» Instructions to follow: Find every line of the listing below where "default" appears, and copy it.

» The data:
==> src/rtl/ecdsa_pkg.sv <==
// rtl/ecdsa_pkg.sv - shared constants and state type for the ECDSA field datapath
package ecdsa_pkg;

  localparam int WIDTH = 256;
  localparam int WORD  = 16;
  localparam int NW    = WIDTH / WORD;
  localparam int IW    = $clog2(NW) + 1;

  // Index value one past the last word: the cycle that hands off to DONE
  localparam logic [IW-1:0] I_LAST = IW'(NW - 1);
  localparam logic [IW-1:0] I_END  = IW'(NW);

  typedef enum logic [1:0] {
    IDLE,
    SUB,
    FIX,
    DONE
  } state_e;

endpackage

==> src/rtl/addsub_16.sv <==
// rtl/addsub_16.sv - combinational WORD-bit add/subtract slice
module addsub_16
  import ecdsa_pkg::*;
(
  input  logic [WORD-1:0] x_i,
  input  logic [WORD-1:0] y_i,
  input  logic            cin_i,
  input  logic            sub_i,
  output logic [WORD-1:0] s_o,
  output logic            cout_o
);

  logic [WORD-1:0] y_eff;

  assign y_eff = sub_i ? ~y_i : y_i;
  assign {cout_o, s_o} = {1'b0, x_i} + {1'b0, y_eff} + {{WORD{1'b0}}, cin_i};

endmodule

==> src/rtl/mod_sub_256.sv <==
// rtl/mod_sub_256.sv - word-serial r = (a - b) mod p using one 16-bit slice
module mod_sub_256
  import ecdsa_pkg::*;
(
  input  logic             clk,
  input  logic             rst,
  input  logic             start,
  input  logic [WIDTH-1:0] a,
  input  logic [WIDTH-1:0] b,
  input  logic [WIDTH-1:0] p,
  output logic             busy,
  output logic             done,
  output logic [WIDTH-1:0] r
);

  state_e           state_q;
  logic [IW-1:0]    i_q;
  logic             carry_q;
  logic [WIDTH-1:0] a_q, b_q, p_q, r_q;
  logic             busy_q, done_q;

  logic [IW-2:0]    widx;
  logic [IW-1:0]    i_d;
  logic             fix_phase;
  logic [WORD-1:0]  x_w, y_w, sum_w;
  logic             cout_w;

  assign widx      = i_q[IW-2:0];
  assign i_d       = i_q + 1'b1;
  assign fix_phase = (state_q == FIX);

  // SUB: a[i] + ~b[i] + carry ; FIX: r[i] + p[i] + carry
  assign x_w = fix_phase ? r_q[widx*WORD +: WORD] : a_q[widx*WORD +: WORD];
  assign y_w = fix_phase ? p_q[widx*WORD +: WORD] : b_q[widx*WORD +: WORD];

  addsub_16 u_slice (
    .x_i    (x_w),
    .y_i    (y_w),
    .cin_i  (carry_q),
    .sub_i  (~fix_phase),
    .s_o    (sum_w),
    .cout_o (cout_w)
  );

  always_ff @(posedge clk or posedge rst) begin
    if (rst) begin
      state_q <= IDLE;
      i_q     <= '0;
      carry_q <= 1'b0;
      a_q     <= '0;
      b_q     <= '0;
      p_q     <= '0;
      r_q     <= '0;
      busy_q  <= 1'b0;
      done_q  <= 1'b0;
    end else begin
      done_q <= 1'b0;
      case (state_q)
        IDLE, DONE: begin
          if (start) begin
            a_q     <= a;
            b_q     <= b;
            p_q     <= p;
            i_q     <= '0;
            carry_q <= 1'b1;
            busy_q  <= 1'b1;
            state_q <= SUB;
          end else begin
            state_q <= IDLE;
          end
        end
        SUB, FIX: begin
          if (i_q == I_END) begin
            busy_q  <= 1'b0;
            done_q  <= 1'b1;
            state_q <= DONE;
          end else begin
            r_q[widx*WORD +: WORD] <= sum_w;
            // A missing carry out of the top word of a - b means a < b
            if (!fix_phase && i_q == I_LAST && !cout_w) begin
              i_q     <= '0;
              carry_q <= 1'b0;
              state_q <= FIX;
            end else begin
              i_q     <= i_d;
              carry_q <= cout_w;
            end
          end
        end
        default: state_q <= IDLE;
      endcase
    end
  end

  assign busy = busy_q;
  assign done = done_q;
  assign r    = r_q;

endmodule

==> config.mk <==
export PLATFORM = sky130hd
export DESIGN_NAME = mod_sub_256
export DESIGN_NICKNAME = d
export VERILOG_FILES = /design/src/rtl/ecdsa_pkg.sv /design/src/rtl/addsub_16.sv /design/src/rtl/mod_sub_256.sv
export SDC_FILE = /design/constraint.sdc
export NUM_CORES = 2
export LEC_CHECK = 0
export CORE_AREA = 2 2 395 397
export DETAILED_ROUTE_END_ITERATION = 10
export DIE_AREA = 0 0 397 399
export PLACE_DENSITY = 0.58
export RECOVER_POWER = 25
export SLEW_MARGIN = 20
export SYNTH_ARGS = -nofsm -noshare
export SYNTH_HDL_FRONTEND = slang
export SYNTH_HIERARCHICAL = 1
export SYNTH_SLANG_ARGS = --single-unit
==> constraint.sdc <==
create_clock -name clk -period 57.6 [get_ports clk]
set_clock_uncertainty 0.15 [all_clocks]
set_input_delay 17.28 -clock clk [delete_from_list [all_inputs] [get_ports clk]]
set_output_delay 17.28 -clock clk [all_outputs]
set_load 0.02 [all_outputs]
; After elaboration in Yosys (flattened, before gate mapping)
; Index checks and enable logic that the tools add are counted.
[totals]
reg_bits = 1034
inputBits = 771
out_inout_bits = 258
word_cells = 61
[op_classes]
add_sub_neg = 4
n_eq_ne = 9
shift = 6
muxes = 20
bitwise = 2
reduce_logical = 11
[ops]
columns = cell, count
row1 = indexed part select 256 x 9 -> 16 bit, 4
row2 = bitwise mux 256 bit, 1
row3 = variable shift 16 x 34 -> 256 bit (first input constant), 1
row4 = indexed part select 16 x 34 -> 256 bit, 1
row5 = 2-to-1 mux 16 bit, 3
row6 = negator 8 -> 34 bit, 1
row7 = adder 16 x 16 -> 17 bit, 1
row8 = adder 17 x 1 -> 17 bit, 1
row9 = NOT 16 bit, 1
row10 = 2-to-1 mux 5 bit, 3
row11 = case mux 5 bit (2 select lines), 1
row12 = AND reduction 2 bit, 4
row13 = 2-to-1 mux 1 bit, 7
row14 = inequality test 2 bit (second input constant), 3
row15 = adder 5 x 1 -> 5 bit (second input constant), 1
row16 = equality test 5 x 4 -> 1 bit (second input constant), 1
row17 = equality test 5 bit (second input constant), 1
row18 = equality test 2 bit (second input constant), 2
row19 = 2-to-1 mux 2 bit, 2
row20 = case mux 1 bit (2 select lines), 2
row21 = case mux 2 bit (2 select lines), 1
row22 = OR reduction 2 bit, 2
row23 = inequality test 3 bit (second input constant), 1
row24 = equality test 2 x 1 -> 1 bit (second input constant), 1
row25 = other kinds (4), 6

; Logic depth before layout (Yosys ltp)
[logic_depth]
depth_word = 11
depth_mapped = 21
depth_no_buf = 18

; Cells and area by module
; Netlist, hierarchy kept.
[by_module_without_submodules]
columns = mod, n_inst, cells_per_inst, area_per_inst_um2, seq_area_each_um2
row1 = mod_sub_256, 1, 5448, 48068.6, 25874.8
row2 = addsub_16, 1, 137, 1013.5, 0.0

; Worst setup path before layout
; Ideal clock, no wire load.
[synth_timing]
kind = input port to flip-flop
start = input start
end = register p_q[100]
setup_ns = 0.065
arrival_time_ns = 18.264
required_ns = 57.385
slack_ns = 39.121
path_stages = 6
path_buffers = 3
path_cell_list = nand2_1 -> buf_2 -> clkbuf_1 -> clkbuf_1 -> nand2_1 -> nand2_1
[synth_between]
elab_chain_len = 1
[synth_lines]
columns = item, line
row1 = "start, declared", mod_sub_256.sv:7  ; input logic start,
row2 = AND reduction 2 bit (no source line), -
row3 = "end signal, assigned", mod_sub_256.sv:63  ; p_q <= p;
row4 = "end, declared", mod_sub_256.sv:19  ; logic [WIDTH-1:0] a_q, b_q, p_q, r_q;
; No other way between the ends.
; A chain may end at the register's enable or synchronous reset.

==> flow_summary_export.csv <==
group,metric,value,unit
layout,fillCellCount,15340,
power,p_per_area,64.39,nW/um^2
routing,drc_errors,0,
layout,final_common_cell,"nand2_1",
grt,globalRouteMet3Util,5.412,%
routing,via_per_inst,5.118,
logic_synthesis,synth_flop_cell,"dfrtp_1",
grt,grt_pass1_vias,43640,
timing,relSlewSlack,-419.6,%
floorplanning,rows,144,
power,peakVddDrop,152.0,uV
logic_synthesis,synth_seq_area_share,52.72,%
clocking,cts_setup_buffers,0,
floorplanning,ioPinCount,1029,
worst_setup_path,crit_path_cell_trace,"dlygate4sd3_1, clkinvlp_2, clkbuf_1",
clocking,clkTransAtPathRegs,60,ps
timing,fin_setup_tns,0,ps
grt,grt_pass1_wl,327000,um
place,dp.cells,8351,
grt,overflow,0,
place,gp_congestion,0.9178,
status,status,"finished, violations left",
timing,max_freq,0.03545,GHz
timing,period_share,48.97,%
worst_setup_path,cp_max_fo,144,
floorplanning,die_y,399,um
timing,fin_ws,29390,ps
worst_hold_path,hp-class,"reg2reg",
layout,fin_nets,7223,
worst_setup_path,crit_arrival,26920,ps
logic_synthesis,yosysWarnings,6,
clocking,htreeDepth,3,
logic_synthesis,ys_async_sr_fraction,100.0,%
timing,setup_viol,0,
clocking,cts_hold_buf,0,
clocking,cts_tree,"yes",
worst_setup_path,worstSetupPathType,"in2async",
routing,firstDrtPassIters,6,
place,numPortBuffers,1028,
clocking,clockBufferDepth,3,
power,pwr-share-comb,52.3,%
power,p_switching,2.153,mW
timing,finalWorstPathRequiredPeriod,28210,ps
logic_synthesis,synth-seq-cells,1034,
power,p_seq_share,29.1,%
logic_synthesis,synthXorXnorAreaFrac,0.5659,%
power,p_clk_share,18.6,%
routing,dr.first_iter.drc_count,3895,
timing,slew_viol_final,707,
layout,stdcell_area,64870,um^2
logic_synthesis,muxShareOfSynthArea,11.77,%
place,dp_hpwl,177400,um
layout,stdcell_count,8579,
status,violations,"max-capacitance violations, max-slew violations",
clocking,insertion_delay,730,ps
routing,ant_nets,0,
grt,gr-max-usage-layer,"met2",
logic_synthesis,synth-compound-area-share,7.767,%
place,placed_cell_area,61020,um^2
floorplanning,die-area,158400,um^2
place,pre_cts_slack,35170,ps
clocking,cts_resized,0,
floorplanning,initial_core_util,31.94,%
logic_synthesis,ys_types,62,
logic_synthesis,avgSynthCellArea,8.788,um^2
layout,final_util,42.21,%
timing,rsz0062_at_grt,"no",
worst_setup_path,critPathMaxStageDelay,5690,ps
grt,antenna_found_initial,36,
grt,grt_max_degree,201,
grt,met2_usage,48.54,%
clocking,clockRootBuffer,"clkbuf_16",
logic_synthesis,synth_adder_area_share,0.6679,%
floorplanning,die_w,397,um
clocking,cts_sinks,1034,
routing,routed_wl,235100,um
layout,final_cell_mix,"nand2_1, dfrtp_1, clkdlybuf4s50_1",
logic_synthesis,synth_simple_gate_area_share,22.34,%
worst_setup_path,cp.required,56310,ps
routing,wl_per_cell,27.41,um
worst_setup_path,endpoint_kind,"asynchronous set/reset pin",
grt,grt_usage,28.88,%
job,cap_violations,17,
power,total_leakage_power,28.73,nW
worst_setup_path,critPathSlowestCell,"clkbuf_1",
layout,drive_gt1_share,4.266,%
logic_synthesis,synth_top_family_by_area,"simple AND/OR/NAND/NOR gates",
grt,use_met1,35.44,%
floorplanning,design.core.area,153700,um^2
logic_synthesis,synthCells,5585,
timing,worstMarginPinSlew,7794,ps
power,internal_power,2.024,mW
clocking,cts-buffers-inserted,116,
logic_synthesis,synth.cell_area,49080,um^2
timing,hold_viol,0,
logic_synthesis,synth_edf_count,0,
logic_synthesis,synth_fp_nets,6381,
worst_setup_path,cp-start-kind,"input port",
power,sw_frac_of_total,51.54,%
layout,syn_to_final_growth,32.16,%
routing,vias,43900,
per-layer routing:
layer,vias up,routed length [um]
li1,19970,-
met1,21720,92370
met2,1775,113500
met3,411,15850
met4,30,13280
met5,-,191
worst max-delay path, delay by kind of cell:
kind	cells	cell delay (ps)
buffers and inverters	3	9500
power by group through the flow:
stage / Sequential [mW] / Clock, mW / Combinational, mW
after floorplan: 1.19 / 0 / 1.06
after global placement: 1.22 / 0 / 2.21
after detailed placement: 1.22 / 0 / 2.23
after CTS: 1.21 / 0.788 / 2.24
after global routing: 1.24 / 0.817 / 2.28
final: 1.21 / 0.777 / 2.19
registers in the layout (all words and copies together) (netlist names):
signal	count
i_q	5
a_q	256
p_q	256
r	256
b_q	256
busy	1
carry_q	1
done	1
state_q	2
area by class of cell:
cell class                 instances  area [um^2]  share of cell area [%]
tap                             2044         2557                   3.943
antenna                           18        45.04                 0.06944
clock inverter                    42        520.5                  0.8024
multi-input combinational       4084        21190                   32.67
timing repair buffer            1111        10950                   16.88
sequential                      1034        25870                   39.89
inverter                          80        301.5                  0.4648
clock buffer                     166         3426                   5.281
through the flow:
step | power, mW | hold slack (ps)
floorplan | 2.247 | 295.0
global placement | 3.425 | 306.4
detailed placement | 3.454 | 311.2
CTS | 4.239 | 325.9
global route | 4.338 | 336.4
finish | 4.177 | 321.0
synth_stat cells, types with 2 or more instances:
| master | n | area share, % |
|---|---|---|
| a211oi_1 | 64 | 0.98 |
| a21o_1 | 8 | 0.12 |
| a21oi_1 | 13 | 0.13 |
| a21oi_2 | 2 | 0.036 |
| a21oi_4 | 3 | 0.099 |
| a22o_1 | 17 | 0.30 |
| a22oi_1 | 33 | 0.50 |
| a31oi_1 | 2 | 0.025 |
| and2_1 | 4 | 0.051 |
| and3_1 | 6 | 0.076 |
| and4_1 | 3 | 0.054 |
| buf_1 | 21 | 0.16 |
| buf_2 | 126 | 1.3 |
| buf_4 | 10 | 0.15 |
| buf_6 | 13 | 0.30 |
| clkbuf_1 | 216 | 1.7 |
| dfrtp_1 | 1034 | 53 |
| fa_1 | 2 | 0.082 |
| ha_1 | 23 | 0.59 |
| inv_1 | 80 | 0.61 |
| mux2i_1 | 577 | 12 |
| nand2_1 | 2621 | 20 |
| nand2b_1 | 4 | 0.051 |
| nand3_1 | 25 | 0.25 |
| nand3b_1 | 2 | 0.031 |
| nand4_1 | 5 | 0.064 |
| nor2_1 | 79 | 0.60 |
| nor2b_1 | 3 | 0.038 |
| nor3_1 | 72 | 0.73 |
| nor3b_1 | 2 | 0.031 |
| o2111ai_1 | 3 | 0.054 |
| o211ai_1 | 6 | 0.092 |
| o21a_1 | 4 | 0.061 |
| o21ai_0 | 235 | 2.4 |
| o21ai_1 | 3 | 0.031 |
| o22ai_1 | 193 | 2.5 |
| o31ai_1 | 16 | 0.24 |
| or3_1 | 2 | 0.025 |
| or3_4 | 2 | 0.046 |
| or3b_1 | 3 | 0.054 |
| xnor2_1 | 11 | 0.20 |
| xor2_1 | 17 | 0.30 |
cell families after synthesis:
family	after synthesis
buffers and inverters	467
and+or+nand+nor	2840
xor gates and xnor gates	30
AOI/OAI and AO/OA	612
muxes	577
DFF	1034
adders and majority gates	25
path summary, 6_finish.rpt:
check / startpoint / endpoint / slack, ps / depth (start not counted)
max in group clk: start / b_q[182] / 32840 / 8
min in group asynchronous: rst / a_q[16] / 18690 / 2
worst min-delay path: b_q[246] / b_q[246] / 320 / 2
worst max register to register: state_q[0] / r[103] / 42710 / 17
worst min register to register: b_q[246] / b_q[246] / 320 / 2
worst max-delay path: rst / b_q[117] / 29390 / 3
No activity file was read; power rests on OpenSTA's default activity.
## src/rtl/fir_pkg.sv

```systemverilog
// Shared types and widths for the FIR driver block.
package fir_pkg;
    localparam int SAMPLE_W = 8;
    localparam int RESULT_W = 16;
    localparam int IDX_W    = 3;

    typedef enum logic [2:0] {
        IDLE   = 3'd0,
        LOAD_W = 3'd1,
        STREAM = 3'd2,
        DRAIN  = 3'd3,
        DONE   = 3'd4
    } fir_state_e;
endpackage

```

## src/rtl/fir_res_fifo.sv

```systemverilog
// Result FIFO: power-of-two depth, pointers wrap modulo depth, push and pop may coincide.
module fir_res_fifo #(
    parameter int DEPTH = 4,
    parameter int W     = 16
) (
    input  logic                     clk,
    input  logic                     rst,
    input  logic                     push,
    input  logic [W-1:0]             push_data,
    input  logic                     pop,
    output logic [W-1:0]             head_data,
    output logic                     empty,
    output logic                     full,
    output logic [$clog2(DEPTH):0]   count
);
    localparam int PTR_W = $clog2(DEPTH);
    localparam logic [PTR_W:0] FULL_CNT = (PTR_W+1)'(DEPTH);

    logic [W-1:0]     mem_q [DEPTH];
    logic [W-1:0]     mem_d [DEPTH];
    logic [PTR_W-1:0] wr_ptr_q, wr_ptr_d, rd_ptr_q, rd_ptr_d;
    logic [PTR_W:0]   count_q, count_d;
    logic             do_push_s, do_pop_s;

    // A full FIFO still takes a push when the same cycle frees a slot.
    assign do_pop_s  = pop && (count_q != '0);
    assign do_push_s = push && ((count_q != FULL_CNT) || do_pop_s);

    // Next-state for storage, pointers and occupancy.
    always_comb begin
        mem_d    = mem_q;
        wr_ptr_d = wr_ptr_q;
        rd_ptr_d = rd_ptr_q;
        count_d  = count_q;
        if (do_push_s) begin
            mem_d[wr_ptr_q] = push_data;
            wr_ptr_d        = wr_ptr_q + PTR_W'(1);
        end else begin
            wr_ptr_d = wr_ptr_q;
        end
        if (do_pop_s) begin
            rd_ptr_d = rd_ptr_q + PTR_W'(1);
        end else begin
            rd_ptr_d = rd_ptr_q;
        end
        case ({do_push_s, do_pop_s})
            2'b10:   count_d = count_q + (PTR_W+1)'(1);
            2'b01:   count_d = count_q - (PTR_W+1)'(1);
            default: count_d = count_q;
        endcase
    end

    // FIFO state registers.
    always_ff @(posedge clk or negedge rst) begin
        if (!rst) begin
            for (int i = 0; i < DEPTH; i++) mem_q[i] <= '0;
            wr_ptr_q <= '0;
            rd_ptr_q <= '0;
            count_q  <= '0;
        end else begin
            mem_q    <= mem_d;
            wr_ptr_q <= wr_ptr_d;
            rd_ptr_q <= rd_ptr_d;
            count_q  <= count_d;
        end
    end

    assign head_data = mem_q[rd_ptr_q];
    assign empty     = (count_q == '0);
    assign full      = (count_q == FULL_CNT);
    assign count     = count_q;
endmodule

```

## src/rtl/fir_driver.sv

```systemverilog
// FIR driver: loads shadow coefficients, streams samples under credit, collects results.
// Optional checksum accumulator enabled by FIR_DRIVER_CHECKSUM_EN.
module fir_driver
    import fir_pkg::*;
#(
    parameter int NUM_TAPS       = 7,
    parameter int RES_FIFO_DEPTH = 4
) (
    input  logic                clk,
    input  logic                rst,
    input  logic [SAMPLE_W-1:0] host_w_data,
    input  logic [IDX_W-1:0]    host_w_idx,
    input  logic                host_w_we,
    input  logic                start,
    input  logic [15:0]         run_len,
    input  logic [SAMPLE_W-1:0] smp_data,
    input  logic                smp_valid,
    output logic                smp_ready,
    output logic [SAMPLE_W-1:0] weight_data,
    output logic [IDX_W-1:0]    weight_idx,
    output logic                weight_valid,
    input  logic                weight_ready,
    output logic [SAMPLE_W-1:0] input_data,
    output logic                input_valid,
    input  logic                input_ready,
    input  logic [RESULT_W-1:0] output_data,
    input  logic                output_valid,
    output logic                output_ready,
    output logic [RESULT_W-1:0] res_data,
    output logic                res_valid,
    input  logic                res_ready,
    output logic                busy,
    output logic                done,
    output logic [15:0]         sample_count,
    output logic [23:0]         checksum
);
    localparam int CNT_W = $clog2(RES_FIFO_DEPTH) + 1;
    localparam logic [IDX_W:0]   NUM_TAPS_X = (IDX_W+1)'(NUM_TAPS);
    localparam logic [IDX_W-1:0] LAST_K     = IDX_W'(NUM_TAPS - 1);
    localparam logic [CNT_W:0]   DEPTH_X    = (CNT_W+1)'(RES_FIFO_DEPTH);

    fir_state_e         state_q, state_d;
    logic [IDX_W-1:0]   k_q, k_d;
    logic [15:0]        run_len_q, run_len_d;
    logic [15:0]        sample_count_q, sample_count_d;
    logic [CNT_W-1:0]   outstanding_q, outstanding_d;
    logic [SAMPLE_W-1:0] shadow_q [NUM_TAPS];
    logic [SAMPLE_W-1:0] shadow_d [NUM_TAPS];

    logic               in_stream_s, credit_s, in_hs_s, out_hs_s, pop_s, start_acc_s;
    logic               fifo_full_s, fifo_empty_s;
    logic [CNT_W-1:0]   fifo_count_s;
    logic [CNT_W:0]     inflight_s;

    assign in_stream_s  = (state_q == STREAM);
    assign inflight_s   = {1'b0, outstanding_q} + {1'b0, fifo_count_s};
    assign credit_s     = (inflight_s < DEPTH_X);
    assign input_valid  = in_stream_s & smp_valid & credit_s;
    assign smp_ready    = in_stream_s & input_ready & credit_s;
    assign input_data   = in_stream_s ? smp_data : '0;
    assign in_hs_s      = input_valid & input_ready;
    // Gated by rst so the capture side reads not-ready while reset is held.
    assign output_ready = rst & ~fifo_full_s;
    assign out_hs_s     = output_valid & output_ready;
    assign res_valid    = ~fifo_empty_s;
    assign pop_s        = res_valid & res_ready;
    assign start_acc_s  = (state_q == IDLE) & start;

    assign weight_valid = (state_q == LOAD_W);
    assign weight_idx   = weight_valid ? k_q : '0;
    assign weight_data  = weight_valid ? shadow_q[k_q] : '0;
    assign busy         = (state_q != IDLE);
    assign done         = (state_q == DONE);
    assign sample_count = sample_count_q;

    // Sequencing, counters and shadow-file update.
    always_comb begin
        state_d        = state_q;
        k_d            = k_q;
        run_len_d      = run_len_q;
        sample_count_d = sample_count_q;
        shadow_d       = shadow_q;
        if (in_hs_s && !out_hs_s) begin
            outstanding_d = outstanding_q + CNT_W'(1);
        end else if (!in_hs_s && out_hs_s) begin
            outstanding_d = outstanding_q - CNT_W'(1);
        end else begin
            outstanding_d = outstanding_q;
        end
        case (state_q)
            IDLE: begin
                if (start) begin
                    state_d        = LOAD_W;
                    k_d            = '0;
                    run_len_d      = run_len;
                    sample_count_d = 16'd0;
                    outstanding_d  = '0;
                end else begin
                    state_d = IDLE;
                end
            end
            LOAD_W: begin
                if (weight_ready && (k_q == LAST_K)) begin
                    state_d = (run_len_q == 16'd0) ? DONE : STREAM;
                    k_d     = '0;
                end else if (weight_ready) begin
                    k_d = k_q + IDX_W'(1);
                end else begin
                    k_d = k_q;
                end
            end
            STREAM: begin
                if (in_hs_s) begin
                    sample_count_d = sample_count_q + 16'd1;
                    state_d = (sample_count_q + 16'd1 == run_len_q) ? DRAIN : STREAM;
                end else begin
                    state_d = STREAM;
                end
            end
            DRAIN: begin
                state_d = (outstanding_q == '0) ? DONE : DRAIN;
            end
            DONE:    state_d = IDLE;
            default: state_d = IDLE;
        endcase
        // Taps already presented during a load are frozen so the beat stays stable.
        if (host_w_we && ({1'b0, host_w_idx} < NUM_TAPS_X) &&
            !((state_q == LOAD_W) && (host_w_idx <= k_q))) begin
            shadow_d[host_w_idx] = host_w_data;
        end else begin
            shadow_d = shadow_q;
        end
    end

    // Control state registers.
    always_ff @(posedge clk or negedge rst) begin
        if (!rst) begin
            state_q        <= IDLE;
            k_q            <= '0;
            run_len_q      <= 16'd0;
            sample_count_q <= 16'd0;
            outstanding_q  <= '0;
            for (int i = 0; i < NUM_TAPS; i++) shadow_q[i] <= '0;
        end else begin
            state_q        <= state_d;
            k_q            <= k_d;
            run_len_q      <= run_len_d;
            sample_count_q <= sample_count_d;
            outstanding_q  <= outstanding_d;
            shadow_q       <= shadow_d;
        end
    end

    fir_res_fifo #(
        .DEPTH (RES_FIFO_DEPTH),
        .W     (RESULT_W)
    ) u_res_fifo (
        .clk       (clk),
        .rst       (rst),
        .push      (out_hs_s),
        .push_data (output_data),
        .pop       (pop_s),
        .head_data (res_data),
        .empty     (fifo_empty_s),
        .full      (fifo_full_s),
        .count     (fifo_count_s)
    );

`ifdef FIR_DRIVER_CHECKSUM_EN
    logic [23:0] checksum_q, checksum_d;

    // Running sum of popped results, restarted by an accepted start.
    always_comb begin
        checksum_d = start_acc_s ? 24'd0 : checksum_q;
        if (pop_s) begin
            checksum_d = checksum_d + {8'd0, res_data};
        end else begin
            checksum_d = checksum_d;
        end
    end

    // Checksum register.
    always_ff @(posedge clk or negedge rst) begin
        if (!rst) begin
            checksum_q <= 24'd0;
        end else begin
            checksum_q <= checksum_d;
        end
    end

    assign checksum = checksum_q;
`else
    logic unused_start_acc_s;
    assign unused_start_acc_s = start_acc_s;
    assign checksum = 24'd0;
`endif
endmodule

```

» Expected output:
        default: state_q <= IDLE;
No activity file was read; power rests on OpenSTA's default activity.
            default: count_d = count_q;
            default: state_d = IDLE;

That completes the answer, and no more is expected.